WORK REQUIRED —
Look for the word "localparam" in the records, and copy each line where it appears.

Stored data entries
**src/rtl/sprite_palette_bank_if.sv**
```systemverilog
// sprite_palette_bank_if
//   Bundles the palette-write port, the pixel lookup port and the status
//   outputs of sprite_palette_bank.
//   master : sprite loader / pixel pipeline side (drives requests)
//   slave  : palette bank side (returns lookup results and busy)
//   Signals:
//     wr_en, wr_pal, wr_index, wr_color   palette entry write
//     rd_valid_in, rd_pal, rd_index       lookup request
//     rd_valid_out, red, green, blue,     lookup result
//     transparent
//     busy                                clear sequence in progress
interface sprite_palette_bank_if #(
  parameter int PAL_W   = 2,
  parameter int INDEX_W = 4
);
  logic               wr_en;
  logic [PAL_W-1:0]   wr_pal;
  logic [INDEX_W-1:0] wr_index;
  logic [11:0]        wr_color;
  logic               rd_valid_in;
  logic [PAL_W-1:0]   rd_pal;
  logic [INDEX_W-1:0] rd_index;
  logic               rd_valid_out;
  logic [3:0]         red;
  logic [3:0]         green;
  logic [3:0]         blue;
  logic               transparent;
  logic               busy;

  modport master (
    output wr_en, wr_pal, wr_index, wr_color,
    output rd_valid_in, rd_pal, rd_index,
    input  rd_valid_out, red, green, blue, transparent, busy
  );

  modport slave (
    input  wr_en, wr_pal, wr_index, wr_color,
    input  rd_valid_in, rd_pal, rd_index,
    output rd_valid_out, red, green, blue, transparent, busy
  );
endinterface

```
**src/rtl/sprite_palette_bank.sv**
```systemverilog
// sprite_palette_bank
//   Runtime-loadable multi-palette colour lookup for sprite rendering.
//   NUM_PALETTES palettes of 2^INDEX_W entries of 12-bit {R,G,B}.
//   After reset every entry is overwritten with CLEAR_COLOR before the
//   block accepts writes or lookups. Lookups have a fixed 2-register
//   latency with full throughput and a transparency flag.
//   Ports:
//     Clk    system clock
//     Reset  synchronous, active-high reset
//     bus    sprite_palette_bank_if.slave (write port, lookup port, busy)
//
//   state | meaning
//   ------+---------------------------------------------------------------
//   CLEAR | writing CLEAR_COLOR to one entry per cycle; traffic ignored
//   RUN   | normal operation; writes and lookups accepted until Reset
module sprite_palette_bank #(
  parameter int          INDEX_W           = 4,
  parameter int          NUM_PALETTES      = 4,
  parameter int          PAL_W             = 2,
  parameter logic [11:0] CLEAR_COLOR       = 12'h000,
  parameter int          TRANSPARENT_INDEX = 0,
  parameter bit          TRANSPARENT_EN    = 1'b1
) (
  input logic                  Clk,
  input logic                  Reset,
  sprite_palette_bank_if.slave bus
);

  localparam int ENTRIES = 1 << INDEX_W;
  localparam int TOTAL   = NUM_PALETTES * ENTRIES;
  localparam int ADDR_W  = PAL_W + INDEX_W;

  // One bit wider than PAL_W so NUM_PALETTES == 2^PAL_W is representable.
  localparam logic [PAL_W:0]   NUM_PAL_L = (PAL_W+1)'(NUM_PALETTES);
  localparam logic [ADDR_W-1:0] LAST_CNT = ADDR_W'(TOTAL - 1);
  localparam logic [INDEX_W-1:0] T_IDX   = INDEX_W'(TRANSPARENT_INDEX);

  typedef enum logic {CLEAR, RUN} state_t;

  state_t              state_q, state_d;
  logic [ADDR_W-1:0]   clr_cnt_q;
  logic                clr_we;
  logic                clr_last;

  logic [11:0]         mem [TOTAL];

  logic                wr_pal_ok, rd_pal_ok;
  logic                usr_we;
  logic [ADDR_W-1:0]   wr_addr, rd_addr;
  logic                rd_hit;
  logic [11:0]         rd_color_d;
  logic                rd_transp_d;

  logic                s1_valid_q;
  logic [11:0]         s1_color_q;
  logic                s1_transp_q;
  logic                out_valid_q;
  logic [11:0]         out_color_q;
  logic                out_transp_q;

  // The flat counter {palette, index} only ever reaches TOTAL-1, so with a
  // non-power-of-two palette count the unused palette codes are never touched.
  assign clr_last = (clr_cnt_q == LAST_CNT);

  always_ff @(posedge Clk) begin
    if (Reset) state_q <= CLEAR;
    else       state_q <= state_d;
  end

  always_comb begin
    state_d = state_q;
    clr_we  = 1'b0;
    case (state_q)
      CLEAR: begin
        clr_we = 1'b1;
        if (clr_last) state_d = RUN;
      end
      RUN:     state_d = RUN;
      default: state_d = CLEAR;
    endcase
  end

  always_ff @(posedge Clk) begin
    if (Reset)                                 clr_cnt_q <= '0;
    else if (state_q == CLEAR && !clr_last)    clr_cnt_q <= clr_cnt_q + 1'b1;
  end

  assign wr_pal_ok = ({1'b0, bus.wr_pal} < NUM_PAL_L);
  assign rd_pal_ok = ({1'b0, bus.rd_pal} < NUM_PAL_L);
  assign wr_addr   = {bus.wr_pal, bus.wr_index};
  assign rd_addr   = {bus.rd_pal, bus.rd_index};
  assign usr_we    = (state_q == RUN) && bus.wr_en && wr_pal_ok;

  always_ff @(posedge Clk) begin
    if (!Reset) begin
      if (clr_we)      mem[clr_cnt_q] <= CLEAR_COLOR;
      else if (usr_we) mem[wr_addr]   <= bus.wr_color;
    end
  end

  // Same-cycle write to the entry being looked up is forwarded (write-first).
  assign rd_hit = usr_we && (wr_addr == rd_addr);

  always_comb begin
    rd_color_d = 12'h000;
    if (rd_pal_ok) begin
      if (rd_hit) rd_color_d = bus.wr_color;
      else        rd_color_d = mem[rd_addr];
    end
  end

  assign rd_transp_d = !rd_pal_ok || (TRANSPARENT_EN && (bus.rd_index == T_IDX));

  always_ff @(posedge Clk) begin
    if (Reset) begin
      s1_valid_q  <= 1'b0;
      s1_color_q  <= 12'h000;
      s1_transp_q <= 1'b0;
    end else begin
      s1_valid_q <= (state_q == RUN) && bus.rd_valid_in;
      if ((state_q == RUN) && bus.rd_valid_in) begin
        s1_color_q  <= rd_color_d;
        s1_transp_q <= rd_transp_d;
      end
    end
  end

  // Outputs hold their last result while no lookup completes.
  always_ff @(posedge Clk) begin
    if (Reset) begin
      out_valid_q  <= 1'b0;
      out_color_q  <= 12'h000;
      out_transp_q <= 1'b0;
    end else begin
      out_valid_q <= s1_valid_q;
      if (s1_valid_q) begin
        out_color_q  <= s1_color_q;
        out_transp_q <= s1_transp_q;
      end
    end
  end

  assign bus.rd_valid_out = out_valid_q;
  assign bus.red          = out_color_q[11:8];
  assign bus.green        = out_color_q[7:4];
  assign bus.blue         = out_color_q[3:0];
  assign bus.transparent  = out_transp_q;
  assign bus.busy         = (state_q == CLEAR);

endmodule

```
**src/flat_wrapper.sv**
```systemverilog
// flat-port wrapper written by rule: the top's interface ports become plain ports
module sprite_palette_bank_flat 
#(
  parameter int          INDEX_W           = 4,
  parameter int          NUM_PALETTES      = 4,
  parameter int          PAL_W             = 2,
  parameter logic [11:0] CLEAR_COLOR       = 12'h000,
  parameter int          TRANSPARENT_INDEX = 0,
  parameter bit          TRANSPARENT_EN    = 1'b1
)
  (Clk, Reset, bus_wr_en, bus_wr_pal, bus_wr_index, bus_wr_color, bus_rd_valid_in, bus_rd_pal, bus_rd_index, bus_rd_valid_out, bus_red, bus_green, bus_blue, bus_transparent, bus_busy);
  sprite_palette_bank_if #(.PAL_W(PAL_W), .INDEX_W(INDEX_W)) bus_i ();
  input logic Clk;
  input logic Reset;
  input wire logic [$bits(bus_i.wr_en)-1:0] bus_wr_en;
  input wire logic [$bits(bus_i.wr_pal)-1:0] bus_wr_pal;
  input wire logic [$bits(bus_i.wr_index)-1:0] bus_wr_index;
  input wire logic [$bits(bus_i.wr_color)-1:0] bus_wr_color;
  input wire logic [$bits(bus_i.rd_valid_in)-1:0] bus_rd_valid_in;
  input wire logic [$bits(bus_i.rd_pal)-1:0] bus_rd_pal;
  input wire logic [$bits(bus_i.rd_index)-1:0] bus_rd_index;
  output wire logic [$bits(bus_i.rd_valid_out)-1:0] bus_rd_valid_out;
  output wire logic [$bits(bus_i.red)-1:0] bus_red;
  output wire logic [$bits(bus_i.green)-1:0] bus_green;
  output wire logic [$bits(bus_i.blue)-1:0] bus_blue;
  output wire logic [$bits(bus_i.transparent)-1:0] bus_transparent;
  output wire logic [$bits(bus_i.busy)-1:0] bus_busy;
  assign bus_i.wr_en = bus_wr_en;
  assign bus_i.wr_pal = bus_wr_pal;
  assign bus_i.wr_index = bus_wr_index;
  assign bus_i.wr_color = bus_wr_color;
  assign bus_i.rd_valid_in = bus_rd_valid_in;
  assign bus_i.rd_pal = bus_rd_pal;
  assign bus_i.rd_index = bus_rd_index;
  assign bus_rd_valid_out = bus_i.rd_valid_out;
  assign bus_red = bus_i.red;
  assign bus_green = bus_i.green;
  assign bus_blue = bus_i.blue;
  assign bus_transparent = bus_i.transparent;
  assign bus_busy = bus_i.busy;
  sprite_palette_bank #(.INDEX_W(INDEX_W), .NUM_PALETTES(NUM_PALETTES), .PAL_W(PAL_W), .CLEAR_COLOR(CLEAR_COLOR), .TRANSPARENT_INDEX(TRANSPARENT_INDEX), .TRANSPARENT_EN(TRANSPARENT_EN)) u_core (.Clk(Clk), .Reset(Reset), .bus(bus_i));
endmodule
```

TASK SOLUTION —
  localparam int ENTRIES = 1 << INDEX_W;
  localparam int TOTAL   = NUM_PALETTES * ENTRIES;
  localparam int ADDR_W  = PAL_W + INDEX_W;
  localparam logic [PAL_W:0]   NUM_PAL_L = (PAL_W+1)'(NUM_PALETTES);
  localparam logic [ADDR_W-1:0] LAST_CNT = ADDR_W'(TOTAL - 1);
  localparam logic [INDEX_W-1:0] T_IDX   = INDEX_W'(TRANSPARENT_INDEX);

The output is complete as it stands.